There are currently two vaccines, Gardisil and Cervirix, approved to protect against the two types of HPV, types 16 and 18. These two HPV types cause 70% of all cervical cancer. Additionally, Gardisil is also approved to protect against the two types of HPV that are responsible for 90% of all cases of genital warts. Clinical trials demonstrated that the vaccine was close to 100% effective in protecting women from these HPV types.

The most compelling reasons every mom should have her daughter vaccinated?

Girls are practicing riskier behaviors at younger ages. The vaccine can only protect a young woman before she has been exposed to HPV. The Youth Risk Behavior Surveillance Survey reported that in 2003 one-third of ninth graders and two-thirds of 12th graders reported having sexual intercourse (not just sexual contact).

Earlier vaccination offers better protection. In vaccine trials, girls ages 9 to 15 showed the best levels of protection against HPV among all ages tested. What this means as far as how long these girls will be protected against HPV is unclear. So far, as with any new vaccine, the length of protection given isn’t known beyond six years and will continue to be studied.

Girls often begin risky behaviors before their parents know. Talk with your daughter about the known ways of reducing HPV and cervical cancer: don’t smoke, delay the start of sexual activity as long as possible, practice safer sex with condoms and engage in monogamous relationships only.

Help your daughter start the good habit of regular health checkups. Even before a Pap is needed, gynecological health visits are important so that she can learn about contraception, sexually transmitted infections and expected changes in her body as she continues into adolescence.

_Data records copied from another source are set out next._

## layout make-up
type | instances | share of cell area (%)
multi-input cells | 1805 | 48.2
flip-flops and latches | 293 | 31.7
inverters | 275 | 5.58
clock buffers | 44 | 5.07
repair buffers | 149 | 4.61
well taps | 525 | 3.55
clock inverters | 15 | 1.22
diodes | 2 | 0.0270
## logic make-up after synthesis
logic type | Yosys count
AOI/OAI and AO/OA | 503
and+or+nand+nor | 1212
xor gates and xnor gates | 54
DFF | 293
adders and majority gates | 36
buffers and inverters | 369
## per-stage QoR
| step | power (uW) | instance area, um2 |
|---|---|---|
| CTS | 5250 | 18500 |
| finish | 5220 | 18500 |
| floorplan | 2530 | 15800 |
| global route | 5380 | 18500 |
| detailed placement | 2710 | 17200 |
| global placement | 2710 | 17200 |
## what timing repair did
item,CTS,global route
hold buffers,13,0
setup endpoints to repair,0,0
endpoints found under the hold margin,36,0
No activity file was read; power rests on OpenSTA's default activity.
$ cat src/dchannel_link_pkg.sv
// constants, register map and carrier types of the link configuration register bank
package dchannel_link_pkg;
	// register word indices; byte address is four times the index
	localparam logic [7:0] IDX_FIRST_MATCH = 8'h81;
	localparam logic [7:0] IDX_SECOND_MATCH = 8'h82;
	localparam logic [7:0] IDX_TX_ADDRESS = 8'h83;
	localparam logic [7:0] IDX_TX_COUNT = 8'h85;
	localparam logic [7:0] IDX_MODE_ONE = 8'h86;
	localparam logic [7:0] IDX_ERROR_MASK = 8'h87;
	localparam logic [7:0] IDX_RX_COUNT = 8'h89;
	localparam logic [7:0] IDX_RANDOM_LOW = 8'h8a;
	localparam logic [7:0] IDX_RANDOM_HIGH = 8'h8b;
	localparam logic [7:0] IDX_FIRST_MATCH_4 = 8'h8c;
	localparam logic [7:0] IDX_SECOND_MATCH_4 = 8'h8d;
	localparam logic [7:0] IDX_STATUS_MASK = 8'h8e;
	localparam logic [7:0] IDX_FIFO_MODE = 8'h8f;
	localparam logic [7:0] IDX_EXT_FIFO = 8'h92;
	localparam logic [7:0] IDX_TX_PORT = 8'h93;
	localparam logic [7:0] IDX_RX_PORT = 8'h94;

	// match pairs; pairs one to three share one indirect word each
	localparam int NUM_PAIRS = 4;
	localparam logic [1:0] SHARED_LAST = 2'h2;

	// link_mode_one fields
	localparam int M1_TX_THR_IE = 0;
	localparam int M1_RX_THR_IE = 1;
	localparam int M1_TX_ADDR_EN = 2;
	localparam int M1_EOR_IE = 3;
	localparam int M1_PAIR_EN = 4;
	// fifo_and_address_mode fields, then the status mask fcs bit
	localparam int M4_RX_THR = 0;
	localparam int M4_TX_THR = 2;
	localparam int M4_FLAG_IDLE = 4;
	localparam int M4_ONE_BYTE = 5;
	localparam int M4_CR_CMP = 6;
	localparam int M4_SECOND_ONLY = 7;
	localparam int M3_FCS_TO_FIFO = 7;

	// reset values
	localparam logic [7:0] MODE_ONE_RST = 8'h00;
	localparam logic [7:0] ERROR_MASK_RST = 8'h00;
	localparam logic [7:0] STATUS_MASK_RST = 8'h03;
	localparam logic [7:0] FIFO_MODE_RST = 8'h00;

	// threshold tables, indexed by the two-bit code
	localparam logic [3:0][4:0] RX_THR_NORM = {5'h08, 5'h04, 5'h02, 5'h01};
	localparam logic [3:0][4:0] RX_THR_EXT = {5'h1e, 5'h18, 5'h10, 5'h01};
	localparam logic [3:0][4:0] TX_THR_NORM = {5'h08, 5'h04, 5'h02, 5'h01};
	localparam logic [3:0][4:0] TX_THR_EXT = {5'h0e, 5'h0a, 5'h06, 5'h01};

	// first-byte compare masks: bit 1 is the command/response bit
	localparam logic [7:0] CR_MASK_ON = 8'hff;
	localparam logic [7:0] CR_MASK_OFF = 8'hfd;
	// random generator feedback taps
	localparam logic [15:0] RNG_TAPS = 16'hd008;

	// decoded configuration handed to the link controller
	typedef struct packed {
		logic txThrIntEn;
		logic rxThrIntEn;
		logic eorIntEn;
		logic txAddrEnable;
		logic [15:0] txAddress;
		logic [7:0] errorIntMask;
		logic [6:0] statusIntMask;
		logic fcsToFifo;
		logic [4:0] rxThreshold;
		logic [4:0] txThreshold;
		logic flagIdle;
		logic oneByteAddr;
		logic secondByteOnly;
		logic crCompare;
	} link_cfg_t;

	// one received address byte from the link controller
	typedef struct packed {
		logic valid;
		logic second;
		logic [7:0] data;
	} rx_addr_byte_t;
endpackage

Sadly, only 10% of teens have enough healthcare visits within 12 months to receive the recommended three shots needed for HPV vaccine, according to the journal Pediatrics.

The vaccine reduces abnormal Pap results that can lead to more testing, or even surgery. In a University of Alabama at Birmingham study released in March, Gardasil reduced abnormal Pap test results by 43% compared with results for unvaccinated women.

Want to know more about HPV, the test and the vaccine? Download a guide for teens and parents from awhonn.org.
Is cancer preventable?

In our mothers’ and grandmothers’ time cervical cancer killed a significant number of women and caused others to lose their ability to bear children. Women still die of cervical cancer today, but in the last 50 years cervical cancer screening with Pap tests has cut those numbers dramatically, to around 3,000 a year. Now we can tell our daughters that cervical cancer is a preventable disease. Breast and ovarian cancer advocates can only dream of a similar day.